Au delà de la rivalité entre Red Hat et Canonical, il y a certains problèmes techniques qui peuvent décourager d’autres projets de collaborer sur Snap. L’une de ces raisons est que les développeurs doivent signer un CLA (Contributor License Agreement) s’ils contribuent au projet Snap. Michael Hall, un développeur Canonical, a déclaré qu’une « CLA est nécessaire lorsqu’un développeur veut contribuer au projet Snap lui-même. Il n’y a pas de CLA nécessaire pour créer ou distribuer des Snaps d’applications. »

Les CLA permettent à Canonical de modifier la licence du projet. C’est bénéfique pour Canonical, car ils peuvent redonner une licence à un projet, lui permettant d’être utilisé avec des licences non libres ou incompatibles. Les développeurs n’aiment généralement pas les CLA.

Frank Karlitschek, de Nextcloud, nous a dit qu’il mettait fin aux CLA de Nextcloud, car il estime que les CLA n’ont pas une très bonne réputation au sein de la communauté open source.

Lorsque nous avons demandé à Red Hat si les CLA allaient freiner la collaboration autour de Snap, Hellekson a répondu : « Les accords de licence de contributeur rendent effectivement difficile notre participation. Nous pensons que les licences open source directes constituent une meilleure approche, plus inclusive. »

La réponse de SUSE était à peu près la même. Pfeifer a déclaré : « Les ingénieurs et le personnel de SUSE continuent de contribuer à une pléthore de projets open source, à la fois sur le temps de l’entreprise et le nôtre, et lorsque cela est nécessaire, nous avons signé des CLA. Cependant, où et quand nous lançons ou influençons des projets, nous essayons de rester à l’écart des CLA. Nous n’aimons généralement pas les CLA qui attribuent un copyright permettant aux organisations de re-licencier le code open source en utilisant une licence non-open source. »

Lorsque nous avons demandé à Shuttleworth s’il envisagerait de laisser tomber les CLA de Snap pour obtenir un soutien plus large de la part des autres distros, il a commencé par expliquer pourquoi les CLA sont bonnes, mais il a également dit que « si cela faisait une différence, alors oui, nous trouverions un moyen de les laisser tomber. »

And Then There was One?

Avec le temps, la maturité, la popularité et la supériorité technique de l’un sur l’autre peuvent nous laisser avec une seule solution. Nous avons déjà vu cela avec Upstart et systemd, où systemd a émergé comme une technologie supérieure et est devenu le défaut sur les trois principales distros Linux : Ubuntu, RHEL et SUSE.
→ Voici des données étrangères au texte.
$ cat config.mk
export PLATFORM = sky130hd
export DESIGN_NAME = exec_storage_unit
export DESIGN_NICKNAME = d
export VERILOG_FILES = /design/src/rtl/exec_storage_unit.sv
export SDC_FILE = /design/constraint.sdc
export NUM_CORES = 2
export LEC_CHECK = 0
export BUFFER_PORTS_ARGS = -buffer_cell sky130_fd_sc_hd__clkbuf_2
export CAP_MARGIN = 20
export CORE_AREA = 2 2 607 609
export CTS_CLUSTER_DIAMETER = 150
export DETAILED_ROUTE_END_ITERATION = 8
export DIE_AREA = 0 0 609 611
export PLACE_DENSITY = 0.44
export SETUP_SLACK_MARGIN = 0.2
export SLEW_MARGIN = 10
export SYNTH_ARGS = -nofsm -noshare
export SYNTH_HDL_FRONTEND = slang
export SYNTH_SLANG_ARGS = --single-unit
$ cat constraint.sdc
create_clock -name CLK -period 5.2 [get_ports CLK]
set_input_delay 0 -clock CLK [delete_from_list [all_inputs] [get_ports CLK]]
set_output_delay 0 -clock CLK [all_outputs]
set_load 0.05 [all_outputs]
$ cat src/rtl/exec_storage_unit.sv
// Execution and storage core: 8x8 register file, 8-bit ALU with zero flag,
// and a 256-byte data memory behind a multi-cycle busy-wait handshake.
module exec_storage_unit #(
    parameter int unsigned MEM_LATENCY = 5,
    parameter int unsigned MEM_DEPTH   = 256
) (
    input  logic       CLK,
    input  logic       RESET,
    input  logic [7:0] rf_wdata,
    input  logic [2:0] rf_waddr,
    input  logic [2:0] rf_raddr1,
    input  logic [2:0] rf_raddr2,
    input  logic       rf_we,
    output logic [7:0] rf_rdata1,
    output logic [7:0] rf_rdata2,
    input  logic [7:0] alu_a,
    input  logic [7:0] alu_b,
    input  logic [2:0] alu_op,
    output logic [7:0] alu_result,
    output logic       alu_zero,
    input  logic       mem_read,
    input  logic       mem_write,
    input  logic [7:0] mem_addr,
    input  logic [7:0] mem_wdata,
    output logic [7:0] mem_rdata,
    output logic       mem_busywait
);

    localparam int unsigned CNT_W = $clog2(MEM_LATENCY + 1) + 1;

    typedef enum logic [1:0] {StIdle, StBusy, StDone} mem_state_e;

    mem_state_e       r_state;
    mem_state_e       w_state_next;
    logic [CNT_W-1:0] r_cnt;
    logic [7:0]       r_regs [8];
    logic [7:0]       r_mem [MEM_DEPTH];
    logic [7:0]       r_rdata;
    logic             w_req;
    logic             w_busy;
    logic             w_complete;
    logic [7:0]       w_alu;
    logic [7:0]       w_shift;
    logic [15:0]      w_rol_full;
    logic [15:0]      w_ror_full;

    assign w_req      = mem_read | mem_write;
    // Access completes on the edge where the counter would reach MEM_LATENCY.
    assign w_complete = (r_state == StBusy) && w_req &&
                        ((32'(r_cnt) + 32'd1) >= MEM_LATENCY);

    // Memory FSM state register.
    always_ff @(posedge CLK) begin
        if (RESET) begin
            r_state <= StIdle;
        end else begin
            r_state <= w_state_next;
        end
    end

    // Memory FSM next-state logic; a dropped request aborts a busy access.
    always_comb begin
        w_state_next = r_state;
        unique case (r_state)
            StIdle:  if (w_req) w_state_next = StBusy;
            StBusy: begin
                if (!w_req) begin
                    w_state_next = StIdle;
                end else if (w_complete) begin
                    w_state_next = StDone;
                end
            end
            StDone:  w_state_next = w_req ? StBusy : StIdle;
            default: w_state_next = StIdle;
        endcase
    end

    // Memory FSM outputs: busy while a request waits in idle or an access runs.
    always_comb begin
        w_busy = 1'b0;
        unique case (r_state)
            StIdle:  w_busy = w_req;
            StBusy:  w_busy = 1'b1;
            StDone:  w_busy = 1'b0;
            default: w_busy = 1'b0;
        endcase
    end

    // Latency counter: starts at 1 on entry to busy, counts up while busy.
    always_ff @(posedge CLK) begin
        if (RESET) begin
            r_cnt <= '0;
        end else if (w_state_next == StBusy && r_state != StBusy) begin
            r_cnt <= CNT_W'(1);
        end else if (r_state == StBusy) begin
            r_cnt <= r_cnt + CNT_W'(1);
        end
    end

    // Data memory and read-data register; write wins when both are requested.
    always_ff @(posedge CLK) begin
        if (RESET) begin
            for (int i = 0; i < int'(MEM_DEPTH); i++) begin
                r_mem[i] <= '0;
            end
            r_rdata <= '0;
        end else if (w_complete) begin
            if (mem_write) begin
                r_mem[mem_addr] <= mem_wdata;
            end else begin
                r_rdata <= r_mem[mem_addr];
            end
        end
    end

    // Register file write; held off while busy so a load writes back once.
    always_ff @(posedge CLK) begin
        if (RESET) begin
            for (int i = 0; i < 8; i++) begin
                r_regs[i] <= '0;
            end
        end else if (rf_we && !w_busy) begin
            r_regs[rf_waddr] <= rf_wdata;
        end
    end

    assign rf_rdata1    = r_regs[rf_raddr1];
    assign rf_rdata2    = r_regs[rf_raddr2];
    assign mem_rdata    = r_rdata;
    assign mem_busywait = w_busy;

    // Rotates via a doubled word so the wrapped bits fall into the kept byte.
    assign w_rol_full = {alu_a, alu_a} << alu_b[2:0];
    assign w_ror_full = {alu_a, alu_a} >> alu_b[2:0];

    // Shift/rotate unit: type in alu_b[7:5], amount in alu_b[2:0].
    always_comb begin
        w_shift = '0;
        unique case (alu_b[7:5])
            3'b000, 3'b010: w_shift = alu_a << alu_b[2:0];
            3'b001:         w_shift = alu_a >> alu_b[2:0];
            3'b011:         w_shift = $signed(alu_a) >>> alu_b[2:0];
            3'b100:         w_shift = w_rol_full[15:8];
            3'b101:         w_shift = w_ror_full[7:0];
            default:        w_shift = '0;
        endcase
    end

    // ALU operation select; compare is an add of the pre-negated operand.
    always_comb begin
        w_alu = '0;
        unique case (alu_op)
            3'b000:         w_alu = alu_b;
            3'b001, 3'b111: w_alu = alu_a + alu_b;
            3'b010:         w_alu = alu_a & alu_b;
            3'b011:         w_alu = alu_a | alu_b;
            3'b100:         w_alu = w_shift;
            default:        w_alu = '0;
        endcase
    end

    assign alu_result = w_alu;
    assign alu_zero   = (w_alu == 8'h00);

endmodule

# == After elaboration in Yosys (flattened, before gate mapping) ==
# Memory sizes are Yosys's and may differ from the RTL's. A register that Yosys moved wholly into a read port is not among the register bits.
# Cells that the tools add are included.
# word_totals
regBits,6
latchBits,0
ramBits,2112
rom_bits,0
in_bits,57
wordCells,73
mem_count,2
# mem_list
memory,words,width,read_ports,rd_clocked_by_memory_dff,write_ports,line_no,text
r_mem,256,8,1,1,256,37,logic [7:0] r_mem [MEM_DEPTH];
r_regs,8,8,2,0,8,36,logic [7:0] r_regs [8];
# classes
addsub,3
mul,0
n_div,0
n_lt_le_gt_ge,1
eq_ne,14
n_shift,5
n_mux,25
n_bitwise,4
reduce_logical,16
# ops
cell,count
8-bit case mux with 5 select lines,2
8-bit two-way mux,3
8-bit OR reduction,2
16-bit by 3-bit left shift with 16-bit output,1
16-bit by 3-bit right shift with 8-bit output,1
1-bit two-way mux,14
3-bit by 2-bit equality test with 1-bit output (second input constant),4
3-bit equality test (second input constant),4
8-bit adder,1
8-bit AND,1
8-bit zero test,1
8-bit bitwise OR,1
8-bit by 3-bit left shift with 8-bit output,1
8-bit by 3-bit right shift with 8-bit output,1
8-bit by 3-bit >>> shifter with 8-bit output,1
3-bit by 1-bit equality test with 1-bit output (second input constant),2
3-bit zero test,2
2-bit two-way mux,3
2-bit case mux with 3 select lines,1
2-bit OR reduction,3
4-bit by 1-bit adder with 5-bit output (second input constant),1
5-bit by 3-bit greater-or-equal comparator with 1-bit output (second input constant),1
4-bit by 1-bit adder with 4-bit output (second input constant),1
2-bit by 1-bit equality test with 1-bit output (second input constant),2
other kinds (11),14

# == Longest topological paths before layout ==
# depth
ltp_word,9
ltp_mapped,13

# == Least setup slack after synthesis ==
# No wires, ideal clock.
# synth_path
path_kind,input to output
from,in alu_b[2]
to,out alu_zero
arrival_ns,4.031
required_ns,5.200
slack_ns,1.169
cell_stages,10
cell_sequence,clkbuf_1 clkinv_1 ha_1 a21o_1 a21o_1 xnor2_1 o22ai_1 or3_1 or3b_1 nor4b_1
# synth_between
elab_chain_cells,4
word_cells_on_any_way,11
# synth_rtl
element,line_no,text
start: declaration,17,"input logic [7:0] alu_b,"
branches (longest 2 deep; another with 8-bit adder),-,
8-bit case mux with 5 select lines *,152,unique case (alu_op)
named net alu_result[4],19,"output logic [7:0] alu_result,"
8-bit zero test *,163,assign alu_zero = (w_alu == 8'h00);
end: declaration,20,"output logic alu_zero,"
# Mark *: on every way through the listed nets, which the timed path passes.

==> metrics.csv <==
metric;value;unit
netlist_area;101800;um2
synth_flop_cell;edfxtp_1;
async_flop_share;0;
status;completed;
grt_pass1_vias;62389;
antenna_found_initial;20;
grt_pass1_wl;505200;um
avgSynthCellArea;14.63;um2
final_cells;11651;
holdPathStages;5;
arrival;4350;ps
cts_made_buffers;245;
slew_headroom;0.2052;
r2r-end;r_mem[85][5]$_SDFFCE_PN0P_;
worstHoldStart;rf_we;
clkLatencyLatePin;940;ps
num_vias;63186;
cts.root.buffer_cell;clkbuf_16;
slew_violations;0;
yosys.area.top_type_share;0.6227;
port_buffers;90;
p_leak;47.94;nW
fmax;0.2619;GHz
hold_ws;46.94;ps
synth_edf_count;2112;
fin_tns_setup;0;ps
ir_drop;0.0002682;V
die-area;372100;um2
path_max_fanout;130;
reg2reg_depth;10;
tightest_slew;1192;ps
antenna_left;0;
powerDensity;342.0;nW/um2
areaGrowthSynthToFinish;12.94;%
reg2reg_from;r_cnt[1]$_SDFFE_PP0P_;
p_total;39.34;mW
place_area;107300;um2
dp_hpwl;222000;um
synth_cell_types;81;
rows;222;
final_cell_mix;edfxtp_1 (2112), and3_1 (2058), mux4_2 (551);
die_h;611;um
final.setup_skew;86.06;ps
fin_util;0.3152;
drtPass1Iterations;6;
finalHoldViolations;0;
cts_tree;built;
synth-warning-count;0;
min_to;r_regs[7][2]$_SDFFCE_PN0P_;
h-tree-depth;4;
start_util;0.2790;
mostFrequentLayoutCell;edfxtp_1;
stdcell_area;115000;um2
yosysTopAreaCell;edfxtp_1;
clk_path_buf_depth;4;
ys_ff_latch;2126;
cap_viol_max_count;0;
core_area;365000;um2
finalCritPeriodShare;0.7343;
track_usage;0.1876;
yosysSeqAreaShare;0.6255;
drt-total-wl;358000;um
ff2ff_setup_slack;1380;ps
gr-total-overflow;0;
place_ws;1217;ps
rsz0062_at_grt;no;
globalplace.congestion;0.8481;
drive_gt1_frac;0.1916;
ys_top_cells_by_area;edfxtp_1 (62%), and3_1 (13%), mux4_2 (12%), clkbuf_1 (2.4%), a21o_1 (1.9%);
layout_setup_ws;1381;ps
via_per_inst;5.423;
cts.sinks;2126;
synth_cells;6960;
crit_path_end_kind;register;
route.detailed.wl_per_inst;30.72;um
grt_max_degree;148;
placedCellCount;11166;
remaining_drc_errors;0;
min_period;3819;ps
crit_path_start_kind;register;
path_clk_slew;60;ps
min_path_type;in -> reg;
crit_required;5740;ps
path_class;reg -> reg;
cts_resized;0;
nets;6705;
syn-num-nets;7037;
io_pins;91;
drt-initial-drc-count;7215;
setup_viol;0;
die_w;609;um
[synthesized netlist by cell type, drive strengths merged, types with 5 or more instances]
cell,n
o211ai,15
a22oi,69
a31oi,14
or2,11
and2,73
o21ai,46
mux4,551
buf,294
mux2,29
edfxtp,2112
nand3b,6
o22ai,43
inv,30
dfxtp,14
nor2b,18
ha,19
a32o,8
a221oi,19
nand2,121
nand2b,17
clkbuf,665
nor3,28
a311oi,8
a21oi,55
nand3,39
and3,2064
o22a,7
a21o,263
nor2,85
a32oi,5
o2111ai,5
o221ai,9
nor4,9
a22o,14
mux2i,96
nand4,18
a211oi,13
[state kept, by name (all words and copies together) (netlist names)]
| signal | flops |
|---|---|
| mem_rdata | 8 |
| r_cnt | 4 |
| r_mem | 2048 |
| r_regs | 64 |
| r_state | 2 |
[worst max path at each step]
stage                                 end  cells past startpoint                  start  slack (ps)
6_report       r_mem[85][5]$_SDFFCE_PN0P_                     10  r_cnt[1]$_SDFFE_PP0P_        1380
2_1_floorplan                    alu_zero                     10               alu_b[2]        1170
4_1_cts        r_mem[73][6]$_SDFFCE_PN0P_                     10  r_cnt[1]$_SDFFE_PP0P_        1430
3_3_place_gp    mem_rdata[7]$_SDFFE_PP0P_                      9            mem_addr[0]        1170
5_1_grt        r_mem[84][0]$_SDFFCE_PN0P_                     10  r_cnt[1]$_SDFFE_PP0P_        1170
3_5_place_dp    mem_rdata[7]$_SDFFE_PP0P_                      9            mem_addr[0]        1220
[where the power goes]
group	total, mW	internal [mW]	leakage, nW	switching (mW)
Sequential	19.6	19.4	21.9	0.214
Clock	16.4	9.34	3.60	7.11
Combinational	3.32	1.03	22.4	2.29
[cell type report]
| type | count | area (um2) |
|---|---|---|
| fillers | 35624 | 250000 |
| diodes | 19 | 47.55 |
| clock buffers | 304 | 6374 |
| clock inverters | 131 | 1015 |
| flip-flops and latches | 2126 | 63700 |
| repair buffers | 380 | 3686 |
| multi-input cells | 3844 | 34060 |
| inverters | 31 | 121.4 |
| well taps | 4816 | 6026 |
[kinds of logic (layout without fill, tap and decap cells)]
family,count (synthesis),count (layout),share of synthesized area
AOI/OAI and AO/OA,631,631,0.04496
adders and majority gates,20,20,0.002531
buffers and inverters,990,846,0.04258
xor gates and xnor gates,7,7,0.0006020
DFF,2126,2126,0.6255
muxes,676,676,0.1345
and+or+nand+nor,2510,2510,0.1494
other,0,19,0
[routing by layer]
layer | global-route usage | routed length, um | vias to the layer above
li1 | - | - | 26734
met5 | 0 | 27 | -
met3 | 0.03019 | 23040 | 436
met4 | 0.04874 | 10060 | 4
met1 | 0.2672 | 158200 | 33623
met2 | 0.2967 | 166600 | 2389
[repair_timing]
action	in CTS	in global routing
buffers inserted	0	0
endpoints found under the hold margin	726	0
hold buffers	31	0
[critical path, cell delays in order (launching register included)]
cell and delay [ps]:
dfxtp_1 430, ha_1 270, and4b_1 230, o211ai_2 210, o211ai_1 220, nor3b_4 210, buf_4 360, nand2_1 400
nor2_4 260, buf_12 340, a21o_1 380
No activity file was read; power rests on OpenSTA's default activity.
Dans tous les cas, les deux technologies sont à des stades très précoces de développement, et il est difficile de dire quel projet réussira. Cependant, il est assez clair que dans le monde centré sur les conteneurs, Linux a besoin d’un nouveau mécanisme de livraison d’applications.

De nombreuses entreprises et communautés ont exprimé leur soutien à des solutions comme Snap. Samsung et Dell ont rejoint Canonical lors de la conférence de presse et ont déclaré la nécessité d’une telle solution. Du côté du bureau, des projets comme LibreOffice et Firefox ont déjà exprimé leur soutien à Snap.

Le temps nous dira si Snap sera adopté en dehors d’Ubuntu ou non. Quel que soit l’avenir de Snap, nous devrions donner à Canonical le crédit nécessaire pour avoir poussé l’enveloppe, forçant le reste de la communauté Linux à se concentrer enfin sur la résolution d’un problème avec lequel nous étions devenus si confortables ou, peut-être, n’avions jamais eu la motivation de le résoudre.

CoreOS et Red Hat sont des sponsors de The New Stack.